I save bigsqrt.py and then try to open it PyCharm,Atom,NotePad++ and indentation is wrong in all.
The same happen with copy-paste from website.

[nilamo]

Since we're still talking about line 57, it looks like the "if" clause line is indented with spaces, while the body of that same if block is indented with tabs.

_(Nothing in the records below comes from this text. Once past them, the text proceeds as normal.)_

==> inputs of trial 92 <==
Design adc_processing, start of the top module:
module adc_processing #(
    parameter int SCALING_FACTOR = 310866,
    parameter int SHIFT_FACTOR   = 19,
    parameter int NEGATIVE_FACTOR = 12
) (
    input  logic        clk,
    input  logic        reset,
    input  logic        ready,
    input  logic [15:0] data,
    output logic [15:0] ave_data,
    output logic [15:0] scaled_adc_data
);
==> flow/config.mk <==
export PLATFORM = sky130hd
export DESIGN_NAME = adc_processing
export DESIGN_NICKNAME = adc_processing
export VERILOG_FILES = /design/flow/design.v
export SDC_FILE = /design/flow/constraint.sdc
export NUM_CORES = 4
export LEC_CHECK = 0
export ABC_AREA = 1
export CAP_MARGIN = 20
export CORE_ASPECT_RATIO = 1.17
export CORE_MARGIN = 2
export CORE_UTILIZATION = 72
export CTS_CLUSTER_SIZE = 14
export GPL_ROUTABILITY_DRIVEN = 0
export PLACE_DENSITY_LB_ADDON = 0.11
export SETUP_SLACK_MARGIN = 0.25
export SLEW_MARGIN = 25
==> flow/constraint.sdc <==
create_clock -name core_clock -period 3.84 [get_ports {clk}]
set_input_delay 0.7680 -clock core_clock [delete_from_list [all_inputs] [get_ports {clk}]]
set_output_delay 0.7680 -clock core_clock [all_outputs]
set_load 0.01 [all_outputs]
run.sh (not shown) runs the stock make flow with config.mk's settings and CLKGATE_MAP_FILE=.
==> build 25: changes against trial 92 <==
==> flow/config.mk (replaced) <==
export PLATFORM = sky130hd
export DESIGN_NAME = adc_processing
export DESIGN_NICKNAME = adc_processing
export VERILOG_FILES = /design/flow/design.v
export SDC_FILE = /design/flow/constraint.sdc
export NUM_CORES = 4
export LEC_CHECK = 0
export ABC_AREA = 0
export CAP_MARGIN = 20
export CELL_PAD_IN_SITES_DETAIL_PLACEMENT = 1
export CORE_MARGIN = 5
export CORE_UTILIZATION = 40
export CTS_CLUSTER_DIAMETER = 179
export GPL_TIMING_DRIVEN = 1
export MIN_ROUTING_LAYER = met2
export SLEW_MARGIN = 20
export TNS_END_PERCENT = 30
==> flow/constraint.sdc (replaced) <==
create_clock -name core_clock -period 5.93 [get_ports {clk}]
set_input_delay 1.1860 -clock core_clock [delete_from_list [all_inputs] [get_ports {clk}]]
set_output_delay 1.1860 -clock core_clock [all_outputs]
set_load 0.01 [all_outputs]
==> notes.md <==
Notes on the flow outputs.

- The sequential power reads 28.3 mW.
- The multi-input gate count is 8920.
- Yosys reports the multiplexer fraction of the synthesized area as 27.3%.
- The number of gates on the worst path with buffers counted reads 19.
- The total via count after detailed routing is 122k.
- The fraction of power spent switching nets is 29.0%.
- The number of DRC markers after the initial detailed-route iteration is 7617.
- The flow ran to the end and the layout has no timing, DRC or antenna violations.
- The area growth from synthesis to final layout is 13.0%.
- The first global-routing pass estimated 452000 microns of wire.
- The critical path in the final layout is reported with a setup slack of 0.228 ns.
- The average instance in the mapped netlist occupies 10.6 sq um.
- Per the layout report, the design carries 247 non-clock buffers.
- The period utilization reads 96.2%.
- Clock cells make up 8.42% of the layout cell area.
- Registers take 0.0834 sq mm.
- Per report_power, the Clock row totals 27.2 mW.
- The cell internal power dissipation is 50.7 mW.
- The number of rows in the core area is 226.
- The largest combinational cell category by area is multiplexers.
- The height of the die is 625 microns.
- The fmax is 0.175 GHz.
Source of the figures above: build 25

==> notes.md <==
Notes on the flow outputs.

- The power consumed by the clock network is 37.7 mW.
- Per the detail_route report, the via count comes to 116k.
- The count of plain and timing-repair buffers in the layout is 404.
- The initialized floorplan defines 181 standard-cell rows.
- The clock tree cell share of total cell area is 7.62%.
- The critical path crosses 21 cells after its start point.
- The fmax is 0.206 GHz.
- Switching power as a fraction of the total was reported as 30.7%.
- The number of DRC markers after the initial detailed-route iteration is 8783.
- The run finished, with violations left.
- The worst setup margin is -1.02 ns.
- The cell internal power dissipation is 80.5 mW.
- The first global-routing pass estimated 479000 microns of wire.
- The sequential standard cell area is 0.0835 sq mm.
- Relative to the synthesized area, the layout overhead comes to 9.62%.
- The final-report setup violation count is 16.
- The sequential power reads 47.4 mW.
- The violated checks flagged are setup timing.
- The fraction of synthesized area in multiplexers reads 0%.
- The height of the die reads 498 microns.
- According to the cell report, the number of logic gates is 13.3k.
Source of the figures above: trial 92


==> inputs of yarrow <==
==> flow/design.v <==
module averager
    #(parameter int
        power = 8,  
        N = 12)     
    (
        input logic clk,
        reset,
        EN,
        input logic [N-1:0] Din,    
        output logic [N-1:0] Q      
    );
    logic [N-1:0] REG_ARRAY [2**power:1];
    logic [power+N-1:0] sum;
    assign Q = sum[power+N-1:power];
    always_ff @(posedge clk) begin
        if (reset) begin
            sum <= 0;
            for (int j = 1; j <= 2**power; j++) begin
                REG_ARRAY[j] <= 0;
            end
        end
        else if (EN) begin
            sum <= sum + Din - REG_ARRAY[2**power];
            for (int j = 2**power; j > 1; j--) begin
                REG_ARRAY[j] <= REG_ARRAY[j-1];
            end
            REG_ARRAY[1] <= Din;
        end
    end
endmodule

Mixing the two causes... strange things to happen :p

[Skaperen]

Since we're still talking about line 57, it looks like the "if" clause line is indented with spaces, while the body of that same if block is indented with tabs.  Mixing the two causes... strange things to happen :p

yes, that could be causing it ... anyone got a good untabify script?

[nilamo]

Most text editors can convert back and forth.  Otherwise, it should be as simple as:

with open('python-file.py', 'r') as source:
    with open('python-file-fixed.py', 'w') as out:
        for line in source:
            if line.startswith('\t'):
                line = ' '*4 + line[1:]
            print(line, end='', file=out)

[Skaperen]

emacs is the only editor i know (besides tools like sed) and it has don untabify wrong before so i want to avoid that.

i tried that code:

Output:
lt1/forums /home/forums 6> py3 untab.py bigsqrt.py fixed.py
Traceback (most recent call last):
  File "untab.py", line 13, in <module>
    main()
  File "untab.py", line 7, in main
    for line in source:
  File "/usr/lib/python3.5/encodings/ascii.py", line 26, in decode
    return codecs.ascii_decode(input, self.errors)[0]
UnicodeDecodeError: 'ascii' codec can't decode byte 0xa9 in position 138: ordinal not in range(128)
lt1/forums /home/forums 7> cat untab.py
def main():
    from sys import argv
    fn = argv[1]
    tf = argv[2]
    with open(fn, 'r') as source:
        with open(tf, 'w') as out:
            for line in source:
                if line.startswith('\t'):
                    line = ' '*4 + line[1:]
                print(line, end='', file=out)
    return

main()

google tells me about the GNU expand command which i found is already in Ubuntu 16.04.1 LTS :)  it seems to work so i will attach the fixed file.  the attach system here does not like .pike so an untabify of that is not attached.